Two 18-year-olds from Florida who went hiking in the Grand Canyon as a final summer exploit before heading to college got more of an adventure than they had bargained for.
Lifelong friends Reese McMichael and Rowan Fitch got lost and were not rescued for five days.
The teens lost the trail they intended to take to hike out of the canyon while in a dried riverbed at the bottom of the canyon.
"We couldn't find it anywhere," Fitch told ABC News. "So eventually we just started basically trying to free-climb the mesa out of the canyon and that was just tiring us out and wearing us down and we realized if we kept doing that, we were just going to get stranded up on the mesa and die of dehydration or something. So we decided to just go back down to the bottom."
The young men followed the dried riverbed hoping to reach the Colorado River where they hoped to find a ranger station. But they eventually turned back to a spot where they found a source of fresh water.
"We found a few areas where water would just barely trickle out of the ground," McMichael said of the area where they lay in the shade to conserve their energy in the heat.
Fitch said they decided to "hunker down by this little source of water near the base of the trail that we had started out originally and we just waited there for about three or four days and the rangers came and picked us up."

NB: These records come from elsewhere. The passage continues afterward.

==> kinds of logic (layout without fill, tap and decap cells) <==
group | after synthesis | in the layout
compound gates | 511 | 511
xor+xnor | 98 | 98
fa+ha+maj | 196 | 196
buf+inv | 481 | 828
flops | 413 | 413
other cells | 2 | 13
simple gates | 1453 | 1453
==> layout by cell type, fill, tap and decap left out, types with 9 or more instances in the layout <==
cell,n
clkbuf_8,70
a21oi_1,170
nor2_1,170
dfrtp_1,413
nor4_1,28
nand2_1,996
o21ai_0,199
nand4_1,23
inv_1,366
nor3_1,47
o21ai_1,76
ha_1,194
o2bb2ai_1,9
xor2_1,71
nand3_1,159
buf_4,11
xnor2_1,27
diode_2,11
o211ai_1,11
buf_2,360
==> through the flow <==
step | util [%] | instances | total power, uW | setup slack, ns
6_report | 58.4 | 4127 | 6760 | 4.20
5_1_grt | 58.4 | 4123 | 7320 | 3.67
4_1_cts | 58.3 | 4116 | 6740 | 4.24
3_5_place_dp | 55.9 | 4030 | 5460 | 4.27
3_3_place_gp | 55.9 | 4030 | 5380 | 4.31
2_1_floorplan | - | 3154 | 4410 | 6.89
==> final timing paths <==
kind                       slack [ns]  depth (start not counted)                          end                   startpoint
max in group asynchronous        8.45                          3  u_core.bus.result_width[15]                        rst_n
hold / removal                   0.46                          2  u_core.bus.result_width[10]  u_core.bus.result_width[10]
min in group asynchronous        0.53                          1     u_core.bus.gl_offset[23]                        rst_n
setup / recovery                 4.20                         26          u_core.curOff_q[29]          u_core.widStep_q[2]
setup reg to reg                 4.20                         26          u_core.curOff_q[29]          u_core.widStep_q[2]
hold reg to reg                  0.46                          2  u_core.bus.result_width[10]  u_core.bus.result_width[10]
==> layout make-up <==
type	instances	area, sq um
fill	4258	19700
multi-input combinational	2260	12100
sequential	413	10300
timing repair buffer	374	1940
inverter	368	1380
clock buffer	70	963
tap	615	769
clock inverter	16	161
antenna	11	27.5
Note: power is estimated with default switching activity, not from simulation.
<file path="src/rtl/countdown_timer.sv">
// countdown_timer
//   Loadable WIDTH-bit down-counter decremented once per prescaler period
//   (DIV = CLK_HZ / TICK_HZ clocks). Supports start/pause/resume, stops at zero
//   and can optionally auto-reload on expiry.
//
// Ports
//   Clk          system clock, rising edge
//   Reset_n      asynchronous active-low reset
//   Load         load Load_value into count and reload register (highest priority)
//   Load_value   value captured on Load
//   Start        start from IDLE/DONE (count != 0) or resume from PAUSED
//   Pause        freeze count and prescaler while running
//   Auto_reload  on expiry reload the count and keep running
//   tick         1-cycle pulse per prescaler wrap while running
//   expired      1-cycle pulse when the count reaches zero
//   running      high while in RUN
//   count_out    current count
module countdown_timer #(
    parameter int unsigned CLK_HZ  = 50_000_000,
    parameter int unsigned TICK_HZ = 1,
    parameter int unsigned WIDTH   = 32
) (
    input  logic             Clk,
    input  logic             Reset_n,
    input  logic             Load,
    input  logic [WIDTH-1:0] Load_value,
    input  logic             Start,
    input  logic             Pause,
    input  logic             Auto_reload,
    output logic             tick,
    output logic             expired,
    output logic             running,
    output logic [WIDTH-1:0] count_out
);

    localparam int unsigned DIV = CLK_HZ / TICK_HZ;
    localparam int unsigned PW  = (DIV > 1) ? $clog2(DIV) : 1;
    localparam logic [PW-1:0] PRESC_TOP = PW'(DIV - 1);

    typedef enum logic [1:0] {
        StIdle,
        StRun,
        StPaused,
        StDone
    } state_e;

    state_e           state_q, state_d;
    logic [WIDTH-1:0] count_q, count_d;
    logic [WIDTH-1:0] reload_q, reload_d;
    logic [PW-1:0]    presc_q, presc_d;
    logic             tick_int_q, tick_int_d;
    logic             tick_q, tick_d;
    logic             expired_q, expired_d;
    logic             running_q;
    logic             stop;

    always_comb begin
        state_d    = state_q;
        count_d    = count_q;
        reload_d   = reload_q;
        presc_d    = presc_q;
        tick_int_d = 1'b0;
        tick_d     = 1'b0;
        expired_d  = 1'b0;
        stop       = 1'b0;

        if (Load) begin
            // Load also discards any tick still pending from the prescaler.
            count_d  = Load_value;
            reload_d = Load_value;
            presc_d  = PRESC_TOP;
            state_d  = StIdle;
        end else begin
            // A tick raised on the previous edge always completes, even if the
            // state leaves RUN on this edge.
            if (tick_int_q) begin
                tick_d = 1'b1;
                if (count_q > WIDTH'(1)) begin
                    count_d = count_q - WIDTH'(1);
                end else if (count_q == WIDTH'(1)) begin
                    expired_d = 1'b1;
                    if (Auto_reload && (reload_q != '0)) begin
                        count_d = reload_q;
                    end else begin
                        count_d = '0;
                        stop    = 1'b1;
                    end
                end
            end

            unique case (state_q)
                StIdle, StDone: begin
                    if (Start && (count_q != '0)) begin
                        state_d = StRun;
                        presc_d = PRESC_TOP;
                    end
                end
                StRun: begin
                    if (Pause) begin
                        state_d = StPaused;
                    end else if (presc_q == '0) begin
                        presc_d    = PRESC_TOP;
                        tick_int_d = 1'b1;
                    end else begin
                        presc_d = presc_q - PW'(1);
                    end
                end
                StPaused: begin
                    // Resume keeps the partially elapsed prescaler period.
                    if (Start) begin
                        state_d = StRun;
                    end
                end
                default: state_d = StIdle;
            endcase

            if (stop) begin
                state_d = StDone;
            end
        end
    end

    always_ff @(posedge Clk or negedge Reset_n) begin
        if (!Reset_n) begin
            state_q    <= StIdle;
            count_q    <= '0;
            reload_q   <= '0;
            presc_q    <= PRESC_TOP;
            tick_int_q <= 1'b0;
            tick_q     <= 1'b0;
            expired_q  <= 1'b0;
            running_q  <= 1'b0;
        end else begin
            state_q    <= state_d;
            count_q    <= count_d;
            reload_q   <= reload_d;
            presc_q    <= presc_d;
            tick_int_q <= tick_int_d;
            tick_q     <= tick_d;
            expired_q  <= expired_d;
            running_q  <= (state_d == StRun);
        end
    end

    assign tick      = tick_q;
    assign expired   = expired_q;
    assign running   = running_q;
    assign count_out = count_q;

endmodule

</file>
File: config.mk
export PLATFORM = sky130hd
export DESIGN_NAME = window_pixel_writer
export DESIGN_NICKNAME = d
export VERILOG_FILES = /design/src/rtl/window_pixel_writer.sv
export SDC_FILE = /design/constraint.sdc
export NUM_CORES = 1
export LEC_CHECK = 0
export ABC_AREA = 1
export CORE_UTILIZATION = 40
export DETAILED_ROUTE_END_ITERATION = 8
export GPL_ROUTABILITY_DRIVEN = 0
export REMOVE_ABC_BUFFERS = 1
export SLEW_MARGIN = 20
export SYNTH_ARGS = -nofsm -noshare
export SYNTH_HDL_FRONTEND = slang
export SYNTH_SLANG_ARGS = --single-unit
File: constraint.sdc
create_clock -name mco -period 7.4 [get_ports mco]
set_clock_uncertainty 0.05 [all_clocks]
set_input_delay 0.74 -clock mco [delete_from_list [all_inputs] [get_ports mco]]
set_output_delay 0.74 -clock mco [all_outputs]
set_load 0.02 [all_outputs]
$ cat config.mk
export PLATFORM = sky130hd
export DESIGN_NAME = serial_xfer_ctrl
export DESIGN_NICKNAME = d
export VERILOG_FILES = /design/src/rtl/serial_xfer_ctrl.sv
export SDC_FILE = /design/constraint.sdc
export NUM_CORES = 1
export LEC_CHECK = 0
export BUFFER_PORTS_ARGS = -buffer_cell sky130_fd_sc_hd__buf_4
export CORE_AREA = 2 2 39 41
export DETAILED_ROUTE_END_ITERATION = 10
export DIE_AREA = 0 0 41 43
export HOLD_SLACK_MARGIN = 0.08
export PLACE_DENSITY = 0.67
export SKIP_LAST_GASP = 1
export SLEW_MARGIN = 10
export SYNTH_ARGS = -nofsm -noshare
export SYNTH_HDL_FRONTEND = slang
export SYNTH_SLANG_ARGS = --single-unit
$ cat constraint.sdc
create_clock -name clk -period 2.85 [get_ports clk]
set_input_delay 0.1425 -clock clk [delete_from_list [all_inputs] [get_ports clk]]
set_output_delay 0.1425 -clock clk [all_outputs]
set_load 0.03 [all_outputs]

The pair rationed the little food they had, including small pieces of granola bar.
Eventually, the teens saw a helicopter overhead.
"We [had] made a big sign with rocks at the base of the trail that pointed to where we were," Fitch said. "I had this big lifeguard whistle ... I start, you know, blowing, we're like waving branches at [the helicopter] and stuff."
"We both felt like a tremendous sense of relief," McMichael said of when the helicopter spotted them.
"I don't think I could have done it with anyone else but Rowan ... We could get through anything together," he said.
Park rangers told ABC News that the young men's experience is a lesson on the risks of relying on a cell phone in a wilderness setting where there may not be reception, adding that it is important for hikers to plan ahead and download the necessary apps or maps and trail guides that can help once they are in the park.
"Depending on how bad the service is the compass should still work, and you know that's one thing we advise people, is to know how that phone works, to know how to get into your compass app, and to be able to take a screen shot of the latitude, longitude, if you're making a call to a rescue service and they ask for that, that's a great way to find people," park ranger Mike Alongi said.